WORK TASK: Only one stretch of the data below is needed. Output the lines from the one with "-- final timing" up to and including the one with "271 | 119 |", exactly as they stand.

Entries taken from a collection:

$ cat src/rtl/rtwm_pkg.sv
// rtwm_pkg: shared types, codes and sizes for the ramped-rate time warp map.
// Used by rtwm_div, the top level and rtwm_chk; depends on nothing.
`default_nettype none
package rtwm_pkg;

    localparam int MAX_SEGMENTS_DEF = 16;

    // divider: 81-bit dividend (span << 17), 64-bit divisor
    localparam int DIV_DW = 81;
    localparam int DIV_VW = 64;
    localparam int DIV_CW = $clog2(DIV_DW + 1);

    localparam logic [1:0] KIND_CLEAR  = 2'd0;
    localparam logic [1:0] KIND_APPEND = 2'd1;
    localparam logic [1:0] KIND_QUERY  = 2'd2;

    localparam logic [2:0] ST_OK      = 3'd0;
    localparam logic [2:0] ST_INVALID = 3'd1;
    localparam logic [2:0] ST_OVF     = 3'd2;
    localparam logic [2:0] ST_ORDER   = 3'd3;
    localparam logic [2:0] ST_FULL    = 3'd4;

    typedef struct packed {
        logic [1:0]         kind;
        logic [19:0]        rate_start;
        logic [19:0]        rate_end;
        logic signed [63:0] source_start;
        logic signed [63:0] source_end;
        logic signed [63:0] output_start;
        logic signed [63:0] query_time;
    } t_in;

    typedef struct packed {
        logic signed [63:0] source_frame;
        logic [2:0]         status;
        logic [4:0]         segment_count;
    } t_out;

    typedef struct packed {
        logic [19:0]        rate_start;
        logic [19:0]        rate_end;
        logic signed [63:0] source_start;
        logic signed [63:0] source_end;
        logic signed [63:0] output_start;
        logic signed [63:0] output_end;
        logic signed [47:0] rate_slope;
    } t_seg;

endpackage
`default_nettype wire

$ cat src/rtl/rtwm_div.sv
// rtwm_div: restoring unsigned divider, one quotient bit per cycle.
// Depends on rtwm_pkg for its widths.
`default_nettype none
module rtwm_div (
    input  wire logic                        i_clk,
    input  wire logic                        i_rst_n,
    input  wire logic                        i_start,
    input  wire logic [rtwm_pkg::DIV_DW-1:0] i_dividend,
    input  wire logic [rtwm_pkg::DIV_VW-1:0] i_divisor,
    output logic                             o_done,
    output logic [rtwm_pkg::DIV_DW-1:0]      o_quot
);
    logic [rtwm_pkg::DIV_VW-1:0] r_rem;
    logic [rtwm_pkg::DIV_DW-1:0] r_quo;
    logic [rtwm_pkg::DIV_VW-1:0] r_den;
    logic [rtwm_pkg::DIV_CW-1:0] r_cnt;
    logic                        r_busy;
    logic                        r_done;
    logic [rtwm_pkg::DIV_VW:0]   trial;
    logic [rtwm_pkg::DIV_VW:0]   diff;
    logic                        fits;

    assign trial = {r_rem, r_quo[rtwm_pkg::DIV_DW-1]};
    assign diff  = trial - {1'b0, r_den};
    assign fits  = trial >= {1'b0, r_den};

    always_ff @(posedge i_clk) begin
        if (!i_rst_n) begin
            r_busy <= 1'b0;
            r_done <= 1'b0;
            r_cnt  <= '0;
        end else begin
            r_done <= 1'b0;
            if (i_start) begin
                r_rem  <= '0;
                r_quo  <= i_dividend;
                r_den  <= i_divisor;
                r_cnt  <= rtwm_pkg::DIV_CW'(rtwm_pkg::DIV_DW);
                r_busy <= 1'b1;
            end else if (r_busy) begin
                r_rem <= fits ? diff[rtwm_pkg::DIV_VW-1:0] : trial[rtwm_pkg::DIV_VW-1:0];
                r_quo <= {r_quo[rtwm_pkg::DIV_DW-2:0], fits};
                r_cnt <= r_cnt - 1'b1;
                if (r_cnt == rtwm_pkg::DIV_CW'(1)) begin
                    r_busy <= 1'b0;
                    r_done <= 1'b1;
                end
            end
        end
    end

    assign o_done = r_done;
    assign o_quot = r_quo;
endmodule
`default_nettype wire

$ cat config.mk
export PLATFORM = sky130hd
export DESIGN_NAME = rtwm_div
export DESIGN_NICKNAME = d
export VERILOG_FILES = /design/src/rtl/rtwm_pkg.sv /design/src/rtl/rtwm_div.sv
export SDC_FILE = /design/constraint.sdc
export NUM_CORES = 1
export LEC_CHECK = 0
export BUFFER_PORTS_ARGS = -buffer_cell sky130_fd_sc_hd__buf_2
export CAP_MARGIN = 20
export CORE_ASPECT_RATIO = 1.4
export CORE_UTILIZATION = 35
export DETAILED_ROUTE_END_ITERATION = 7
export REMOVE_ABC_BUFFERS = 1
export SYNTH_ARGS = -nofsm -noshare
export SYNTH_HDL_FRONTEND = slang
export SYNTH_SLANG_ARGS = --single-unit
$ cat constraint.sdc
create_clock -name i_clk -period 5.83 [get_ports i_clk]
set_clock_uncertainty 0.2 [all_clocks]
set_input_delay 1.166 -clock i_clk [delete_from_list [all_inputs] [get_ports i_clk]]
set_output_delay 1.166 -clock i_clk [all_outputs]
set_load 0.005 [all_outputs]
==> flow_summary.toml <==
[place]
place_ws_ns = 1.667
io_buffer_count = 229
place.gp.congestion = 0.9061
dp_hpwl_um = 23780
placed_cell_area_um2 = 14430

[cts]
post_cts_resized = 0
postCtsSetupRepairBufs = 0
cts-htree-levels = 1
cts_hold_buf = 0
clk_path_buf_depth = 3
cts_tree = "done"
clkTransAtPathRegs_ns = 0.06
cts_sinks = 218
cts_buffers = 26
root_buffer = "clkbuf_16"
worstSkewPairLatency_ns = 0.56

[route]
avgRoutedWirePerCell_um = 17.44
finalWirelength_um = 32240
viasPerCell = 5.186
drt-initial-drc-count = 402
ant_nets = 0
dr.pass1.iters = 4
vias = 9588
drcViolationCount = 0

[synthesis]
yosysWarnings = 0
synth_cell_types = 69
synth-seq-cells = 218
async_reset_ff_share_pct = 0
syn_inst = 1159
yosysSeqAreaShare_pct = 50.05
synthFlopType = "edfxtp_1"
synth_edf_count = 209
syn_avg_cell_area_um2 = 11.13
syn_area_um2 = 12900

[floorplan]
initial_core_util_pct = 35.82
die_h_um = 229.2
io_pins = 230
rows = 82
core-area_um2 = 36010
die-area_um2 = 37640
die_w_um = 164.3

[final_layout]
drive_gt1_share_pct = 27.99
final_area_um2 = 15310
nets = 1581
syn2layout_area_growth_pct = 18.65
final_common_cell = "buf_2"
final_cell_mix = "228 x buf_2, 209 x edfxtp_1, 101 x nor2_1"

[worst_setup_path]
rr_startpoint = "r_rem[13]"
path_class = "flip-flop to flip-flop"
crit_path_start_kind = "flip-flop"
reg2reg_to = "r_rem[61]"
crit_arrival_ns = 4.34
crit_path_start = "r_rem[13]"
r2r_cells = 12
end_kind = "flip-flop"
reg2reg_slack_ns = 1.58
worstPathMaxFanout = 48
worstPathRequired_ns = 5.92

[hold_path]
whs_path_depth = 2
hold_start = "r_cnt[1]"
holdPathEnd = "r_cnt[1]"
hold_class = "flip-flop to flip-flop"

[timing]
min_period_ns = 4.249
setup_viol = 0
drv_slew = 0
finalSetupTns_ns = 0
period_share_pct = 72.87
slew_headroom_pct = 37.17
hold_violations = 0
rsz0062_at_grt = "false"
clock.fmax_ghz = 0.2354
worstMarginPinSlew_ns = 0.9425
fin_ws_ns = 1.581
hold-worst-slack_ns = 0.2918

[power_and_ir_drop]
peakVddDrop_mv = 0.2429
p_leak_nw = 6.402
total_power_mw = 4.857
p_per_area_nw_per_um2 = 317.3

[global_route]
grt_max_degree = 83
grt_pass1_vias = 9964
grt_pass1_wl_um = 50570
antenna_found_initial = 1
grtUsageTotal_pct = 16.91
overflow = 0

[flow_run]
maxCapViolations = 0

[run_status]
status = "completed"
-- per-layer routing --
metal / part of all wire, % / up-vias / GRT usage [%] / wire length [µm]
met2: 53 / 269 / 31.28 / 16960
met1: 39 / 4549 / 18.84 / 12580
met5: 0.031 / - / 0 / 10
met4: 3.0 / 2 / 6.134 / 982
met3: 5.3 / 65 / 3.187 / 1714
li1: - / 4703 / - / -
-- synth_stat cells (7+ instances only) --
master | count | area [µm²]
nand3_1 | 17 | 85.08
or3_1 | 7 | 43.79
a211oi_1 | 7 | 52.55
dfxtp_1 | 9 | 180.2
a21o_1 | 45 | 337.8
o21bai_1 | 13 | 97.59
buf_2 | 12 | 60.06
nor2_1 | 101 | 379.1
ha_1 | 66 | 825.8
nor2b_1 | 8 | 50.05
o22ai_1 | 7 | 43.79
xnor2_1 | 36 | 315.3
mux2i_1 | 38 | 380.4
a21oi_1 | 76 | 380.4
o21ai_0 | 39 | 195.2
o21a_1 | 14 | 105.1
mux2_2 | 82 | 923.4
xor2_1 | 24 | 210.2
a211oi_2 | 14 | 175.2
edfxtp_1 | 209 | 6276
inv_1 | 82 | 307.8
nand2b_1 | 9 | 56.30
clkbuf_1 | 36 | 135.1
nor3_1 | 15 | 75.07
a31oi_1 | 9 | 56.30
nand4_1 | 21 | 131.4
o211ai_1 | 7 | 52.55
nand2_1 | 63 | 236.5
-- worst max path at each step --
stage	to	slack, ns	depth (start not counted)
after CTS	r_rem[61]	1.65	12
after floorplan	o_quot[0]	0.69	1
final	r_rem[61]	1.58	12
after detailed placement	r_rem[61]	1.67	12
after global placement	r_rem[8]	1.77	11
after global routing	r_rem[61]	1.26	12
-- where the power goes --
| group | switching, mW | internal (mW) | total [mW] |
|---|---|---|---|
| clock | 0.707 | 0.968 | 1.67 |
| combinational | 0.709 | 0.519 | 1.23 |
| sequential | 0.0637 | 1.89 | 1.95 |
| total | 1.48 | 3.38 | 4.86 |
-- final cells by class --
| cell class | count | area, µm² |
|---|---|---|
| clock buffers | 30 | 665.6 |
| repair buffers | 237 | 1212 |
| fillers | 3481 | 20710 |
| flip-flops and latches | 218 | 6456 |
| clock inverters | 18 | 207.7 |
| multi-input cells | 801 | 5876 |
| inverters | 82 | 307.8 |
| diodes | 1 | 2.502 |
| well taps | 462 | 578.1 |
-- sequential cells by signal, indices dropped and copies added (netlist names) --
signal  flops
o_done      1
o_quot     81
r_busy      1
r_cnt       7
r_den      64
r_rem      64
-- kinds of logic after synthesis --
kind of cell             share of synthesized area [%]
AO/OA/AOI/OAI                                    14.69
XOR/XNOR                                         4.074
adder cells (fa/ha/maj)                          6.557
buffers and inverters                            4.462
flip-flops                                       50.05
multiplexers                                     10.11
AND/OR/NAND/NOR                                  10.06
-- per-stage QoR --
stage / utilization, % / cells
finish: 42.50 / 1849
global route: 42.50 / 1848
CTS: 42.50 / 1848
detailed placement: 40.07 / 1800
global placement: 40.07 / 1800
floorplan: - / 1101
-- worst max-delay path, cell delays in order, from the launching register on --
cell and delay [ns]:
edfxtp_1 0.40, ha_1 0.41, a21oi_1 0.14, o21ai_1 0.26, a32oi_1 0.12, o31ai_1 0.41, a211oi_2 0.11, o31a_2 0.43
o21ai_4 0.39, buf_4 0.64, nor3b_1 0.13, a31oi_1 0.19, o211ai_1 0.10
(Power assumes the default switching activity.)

...

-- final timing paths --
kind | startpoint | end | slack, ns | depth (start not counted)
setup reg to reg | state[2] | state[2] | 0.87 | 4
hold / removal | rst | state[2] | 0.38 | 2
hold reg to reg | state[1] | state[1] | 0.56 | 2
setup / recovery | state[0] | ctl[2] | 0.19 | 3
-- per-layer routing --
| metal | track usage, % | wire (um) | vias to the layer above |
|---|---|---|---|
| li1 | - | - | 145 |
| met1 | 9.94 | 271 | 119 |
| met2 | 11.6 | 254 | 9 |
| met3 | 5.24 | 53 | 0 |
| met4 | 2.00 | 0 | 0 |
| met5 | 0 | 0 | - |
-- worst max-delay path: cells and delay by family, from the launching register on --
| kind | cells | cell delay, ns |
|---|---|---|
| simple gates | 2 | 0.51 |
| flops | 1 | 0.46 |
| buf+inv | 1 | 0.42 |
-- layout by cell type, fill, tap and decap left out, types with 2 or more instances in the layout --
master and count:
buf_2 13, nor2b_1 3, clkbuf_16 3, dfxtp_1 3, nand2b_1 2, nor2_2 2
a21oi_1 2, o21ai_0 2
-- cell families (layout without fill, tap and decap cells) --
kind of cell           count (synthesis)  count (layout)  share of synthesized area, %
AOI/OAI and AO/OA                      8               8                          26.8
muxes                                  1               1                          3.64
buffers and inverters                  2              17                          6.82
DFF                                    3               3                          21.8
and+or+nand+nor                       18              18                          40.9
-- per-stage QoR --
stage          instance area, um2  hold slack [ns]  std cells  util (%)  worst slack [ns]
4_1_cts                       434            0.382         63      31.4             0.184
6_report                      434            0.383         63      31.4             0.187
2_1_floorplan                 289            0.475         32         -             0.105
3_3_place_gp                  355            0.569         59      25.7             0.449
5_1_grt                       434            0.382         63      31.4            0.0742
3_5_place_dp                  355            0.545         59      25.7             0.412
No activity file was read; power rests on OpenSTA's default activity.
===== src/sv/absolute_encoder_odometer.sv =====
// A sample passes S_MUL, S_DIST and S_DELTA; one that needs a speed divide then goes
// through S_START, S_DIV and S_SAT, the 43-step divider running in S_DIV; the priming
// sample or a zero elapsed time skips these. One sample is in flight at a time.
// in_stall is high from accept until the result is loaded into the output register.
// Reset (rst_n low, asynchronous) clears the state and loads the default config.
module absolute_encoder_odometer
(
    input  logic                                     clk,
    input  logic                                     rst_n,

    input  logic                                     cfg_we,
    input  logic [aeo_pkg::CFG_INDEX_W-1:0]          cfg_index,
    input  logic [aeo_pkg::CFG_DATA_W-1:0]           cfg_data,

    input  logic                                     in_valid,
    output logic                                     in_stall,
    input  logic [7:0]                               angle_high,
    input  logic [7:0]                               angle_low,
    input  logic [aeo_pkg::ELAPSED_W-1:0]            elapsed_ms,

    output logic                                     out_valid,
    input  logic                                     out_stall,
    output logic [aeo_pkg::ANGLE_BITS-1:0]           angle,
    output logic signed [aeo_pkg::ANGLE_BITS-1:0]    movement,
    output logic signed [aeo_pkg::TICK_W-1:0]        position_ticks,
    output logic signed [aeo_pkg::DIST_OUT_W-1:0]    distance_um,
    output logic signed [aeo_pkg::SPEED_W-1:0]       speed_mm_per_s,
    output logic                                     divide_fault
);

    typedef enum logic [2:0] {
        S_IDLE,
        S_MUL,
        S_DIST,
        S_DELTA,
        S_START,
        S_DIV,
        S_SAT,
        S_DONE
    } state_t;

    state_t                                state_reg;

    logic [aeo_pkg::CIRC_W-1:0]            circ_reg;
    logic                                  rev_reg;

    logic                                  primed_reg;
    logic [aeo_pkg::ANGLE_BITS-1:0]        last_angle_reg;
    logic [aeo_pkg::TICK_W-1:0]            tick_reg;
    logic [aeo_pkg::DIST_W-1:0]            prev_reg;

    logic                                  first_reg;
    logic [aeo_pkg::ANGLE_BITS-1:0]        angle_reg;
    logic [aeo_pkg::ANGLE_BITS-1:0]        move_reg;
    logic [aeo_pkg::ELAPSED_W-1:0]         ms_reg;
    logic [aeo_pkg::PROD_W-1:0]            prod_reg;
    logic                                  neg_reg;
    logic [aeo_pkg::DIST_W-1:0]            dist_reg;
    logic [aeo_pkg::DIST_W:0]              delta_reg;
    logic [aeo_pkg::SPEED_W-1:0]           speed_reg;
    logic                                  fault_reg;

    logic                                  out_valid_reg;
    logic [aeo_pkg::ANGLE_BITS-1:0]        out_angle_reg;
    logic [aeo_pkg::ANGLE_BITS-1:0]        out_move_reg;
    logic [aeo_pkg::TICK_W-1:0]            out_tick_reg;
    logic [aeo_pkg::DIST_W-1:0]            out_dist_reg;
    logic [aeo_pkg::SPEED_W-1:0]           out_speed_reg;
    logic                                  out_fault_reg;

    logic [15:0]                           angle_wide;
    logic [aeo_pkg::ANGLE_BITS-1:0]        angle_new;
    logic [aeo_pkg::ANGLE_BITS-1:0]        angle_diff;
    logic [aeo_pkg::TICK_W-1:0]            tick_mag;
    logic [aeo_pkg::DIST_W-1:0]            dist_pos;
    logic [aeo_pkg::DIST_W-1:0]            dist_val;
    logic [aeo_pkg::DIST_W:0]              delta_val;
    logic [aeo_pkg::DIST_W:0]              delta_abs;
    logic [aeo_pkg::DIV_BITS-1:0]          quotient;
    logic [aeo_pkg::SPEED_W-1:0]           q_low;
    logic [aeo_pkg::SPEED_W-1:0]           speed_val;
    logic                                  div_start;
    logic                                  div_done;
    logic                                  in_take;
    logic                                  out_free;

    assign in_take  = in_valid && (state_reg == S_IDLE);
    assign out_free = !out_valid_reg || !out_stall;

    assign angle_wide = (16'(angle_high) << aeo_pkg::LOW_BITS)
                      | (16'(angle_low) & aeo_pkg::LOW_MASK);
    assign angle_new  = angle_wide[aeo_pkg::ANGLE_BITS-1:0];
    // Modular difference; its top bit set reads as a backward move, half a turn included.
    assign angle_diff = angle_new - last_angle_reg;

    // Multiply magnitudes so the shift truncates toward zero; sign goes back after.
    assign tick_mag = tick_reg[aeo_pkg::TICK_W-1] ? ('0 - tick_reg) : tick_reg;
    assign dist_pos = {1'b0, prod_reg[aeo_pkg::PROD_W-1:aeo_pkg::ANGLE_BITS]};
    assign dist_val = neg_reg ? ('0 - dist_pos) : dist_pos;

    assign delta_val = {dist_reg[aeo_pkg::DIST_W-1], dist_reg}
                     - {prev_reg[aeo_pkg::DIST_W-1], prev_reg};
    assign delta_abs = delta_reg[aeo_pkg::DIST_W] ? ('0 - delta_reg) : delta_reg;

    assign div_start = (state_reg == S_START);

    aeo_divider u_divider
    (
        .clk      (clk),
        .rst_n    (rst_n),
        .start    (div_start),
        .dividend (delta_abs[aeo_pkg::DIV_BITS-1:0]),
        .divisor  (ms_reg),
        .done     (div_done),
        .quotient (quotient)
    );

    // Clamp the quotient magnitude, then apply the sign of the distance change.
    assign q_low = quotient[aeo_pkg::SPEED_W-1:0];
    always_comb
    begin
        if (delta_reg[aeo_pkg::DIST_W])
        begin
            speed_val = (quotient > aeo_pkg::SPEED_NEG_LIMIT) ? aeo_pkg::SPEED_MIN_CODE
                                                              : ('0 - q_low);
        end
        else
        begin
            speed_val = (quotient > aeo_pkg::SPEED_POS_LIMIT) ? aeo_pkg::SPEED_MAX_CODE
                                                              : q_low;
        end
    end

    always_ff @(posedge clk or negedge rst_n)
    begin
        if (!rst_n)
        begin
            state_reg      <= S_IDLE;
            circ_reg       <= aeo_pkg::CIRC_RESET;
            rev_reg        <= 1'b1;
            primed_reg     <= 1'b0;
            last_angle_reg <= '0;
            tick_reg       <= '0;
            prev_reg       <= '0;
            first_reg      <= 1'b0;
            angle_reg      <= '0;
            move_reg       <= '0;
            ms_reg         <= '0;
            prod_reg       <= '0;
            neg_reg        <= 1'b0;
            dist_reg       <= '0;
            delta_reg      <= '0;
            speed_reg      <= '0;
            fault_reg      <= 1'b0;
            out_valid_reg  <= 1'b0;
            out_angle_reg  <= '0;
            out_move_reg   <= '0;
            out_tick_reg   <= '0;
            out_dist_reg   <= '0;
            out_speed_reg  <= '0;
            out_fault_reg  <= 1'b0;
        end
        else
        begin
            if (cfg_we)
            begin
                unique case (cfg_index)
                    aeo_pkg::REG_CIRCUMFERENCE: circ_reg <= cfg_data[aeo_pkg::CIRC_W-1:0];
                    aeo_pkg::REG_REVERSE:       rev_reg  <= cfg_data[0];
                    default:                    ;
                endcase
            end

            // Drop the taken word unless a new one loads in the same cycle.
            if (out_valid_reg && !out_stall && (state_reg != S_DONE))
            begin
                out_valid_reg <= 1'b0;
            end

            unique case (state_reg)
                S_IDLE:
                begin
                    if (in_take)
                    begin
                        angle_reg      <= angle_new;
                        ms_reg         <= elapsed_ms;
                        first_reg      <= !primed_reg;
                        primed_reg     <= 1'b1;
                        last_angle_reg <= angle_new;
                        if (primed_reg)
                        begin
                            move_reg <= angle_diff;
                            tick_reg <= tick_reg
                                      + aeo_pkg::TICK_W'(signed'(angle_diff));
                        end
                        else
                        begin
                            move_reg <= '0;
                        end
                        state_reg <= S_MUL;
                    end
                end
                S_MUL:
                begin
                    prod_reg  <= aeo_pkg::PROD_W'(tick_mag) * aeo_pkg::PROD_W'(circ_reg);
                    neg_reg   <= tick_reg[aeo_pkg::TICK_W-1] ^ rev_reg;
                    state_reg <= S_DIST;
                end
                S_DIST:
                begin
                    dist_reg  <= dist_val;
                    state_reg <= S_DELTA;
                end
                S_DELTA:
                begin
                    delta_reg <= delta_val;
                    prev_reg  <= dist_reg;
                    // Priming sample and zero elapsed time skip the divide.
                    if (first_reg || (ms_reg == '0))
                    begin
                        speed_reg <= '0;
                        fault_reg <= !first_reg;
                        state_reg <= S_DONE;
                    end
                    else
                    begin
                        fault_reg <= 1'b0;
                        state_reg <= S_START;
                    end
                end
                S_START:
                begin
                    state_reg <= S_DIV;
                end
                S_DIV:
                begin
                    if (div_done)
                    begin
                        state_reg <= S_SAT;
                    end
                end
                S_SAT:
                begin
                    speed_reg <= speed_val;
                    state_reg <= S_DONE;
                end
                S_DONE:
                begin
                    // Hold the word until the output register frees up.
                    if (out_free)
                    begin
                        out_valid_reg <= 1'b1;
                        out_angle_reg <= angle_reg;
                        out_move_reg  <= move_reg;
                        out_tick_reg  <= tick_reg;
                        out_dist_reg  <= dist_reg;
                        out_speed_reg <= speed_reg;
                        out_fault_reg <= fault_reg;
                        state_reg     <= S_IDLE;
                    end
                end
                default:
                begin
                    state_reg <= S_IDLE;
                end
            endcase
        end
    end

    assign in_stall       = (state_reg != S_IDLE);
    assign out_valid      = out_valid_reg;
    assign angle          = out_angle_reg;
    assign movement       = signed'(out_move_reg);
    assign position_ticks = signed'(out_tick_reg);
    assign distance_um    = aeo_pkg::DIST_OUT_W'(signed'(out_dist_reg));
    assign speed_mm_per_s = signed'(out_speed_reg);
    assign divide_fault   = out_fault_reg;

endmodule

* * *

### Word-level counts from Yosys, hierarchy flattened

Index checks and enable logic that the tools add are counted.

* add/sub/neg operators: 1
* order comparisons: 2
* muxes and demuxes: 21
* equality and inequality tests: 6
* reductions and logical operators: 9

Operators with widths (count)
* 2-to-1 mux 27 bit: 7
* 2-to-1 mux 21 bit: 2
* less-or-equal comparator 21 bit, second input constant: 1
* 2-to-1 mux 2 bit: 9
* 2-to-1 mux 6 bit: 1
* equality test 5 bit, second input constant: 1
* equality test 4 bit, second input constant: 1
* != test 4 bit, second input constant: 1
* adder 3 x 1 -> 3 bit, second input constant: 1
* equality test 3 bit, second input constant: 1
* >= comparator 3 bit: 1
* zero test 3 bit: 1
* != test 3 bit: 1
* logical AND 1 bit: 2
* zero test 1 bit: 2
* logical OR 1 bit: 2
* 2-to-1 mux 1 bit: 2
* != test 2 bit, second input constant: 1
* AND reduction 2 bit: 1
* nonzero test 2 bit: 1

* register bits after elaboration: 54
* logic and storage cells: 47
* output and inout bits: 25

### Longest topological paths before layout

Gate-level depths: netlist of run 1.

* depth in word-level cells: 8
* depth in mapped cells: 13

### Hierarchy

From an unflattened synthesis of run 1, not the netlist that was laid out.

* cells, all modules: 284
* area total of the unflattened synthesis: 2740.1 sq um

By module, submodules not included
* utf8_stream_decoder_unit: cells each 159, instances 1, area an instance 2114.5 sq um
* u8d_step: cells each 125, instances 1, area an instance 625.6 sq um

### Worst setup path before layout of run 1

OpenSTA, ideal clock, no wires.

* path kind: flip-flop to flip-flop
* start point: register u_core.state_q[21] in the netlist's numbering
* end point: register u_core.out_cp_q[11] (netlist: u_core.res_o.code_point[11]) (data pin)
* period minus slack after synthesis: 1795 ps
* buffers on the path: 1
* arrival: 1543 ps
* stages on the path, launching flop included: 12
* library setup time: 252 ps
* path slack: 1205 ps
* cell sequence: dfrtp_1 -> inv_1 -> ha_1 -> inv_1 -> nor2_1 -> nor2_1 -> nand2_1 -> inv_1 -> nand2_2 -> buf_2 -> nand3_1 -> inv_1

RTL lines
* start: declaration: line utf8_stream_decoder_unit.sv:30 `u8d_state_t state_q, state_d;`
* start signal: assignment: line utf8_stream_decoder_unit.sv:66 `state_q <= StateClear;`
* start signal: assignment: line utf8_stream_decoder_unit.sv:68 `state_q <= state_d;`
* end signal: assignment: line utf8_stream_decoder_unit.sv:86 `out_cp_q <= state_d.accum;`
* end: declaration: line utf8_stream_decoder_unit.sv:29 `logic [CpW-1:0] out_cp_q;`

RESPONSE TO THE TASK:
-- final timing paths --
kind | startpoint | end | slack, ns | depth (start not counted)
setup reg to reg | state[2] | state[2] | 0.87 | 4
hold / removal | rst | state[2] | 0.38 | 2
hold reg to reg | state[1] | state[1] | 0.56 | 2
setup / recovery | state[0] | ctl[2] | 0.19 | 3
-- per-layer routing --
| metal | track usage, % | wire (um) | vias to the layer above |
|---|---|---|---|
| li1 | - | - | 145 |
| met1 | 9.94 | 271 | 119 |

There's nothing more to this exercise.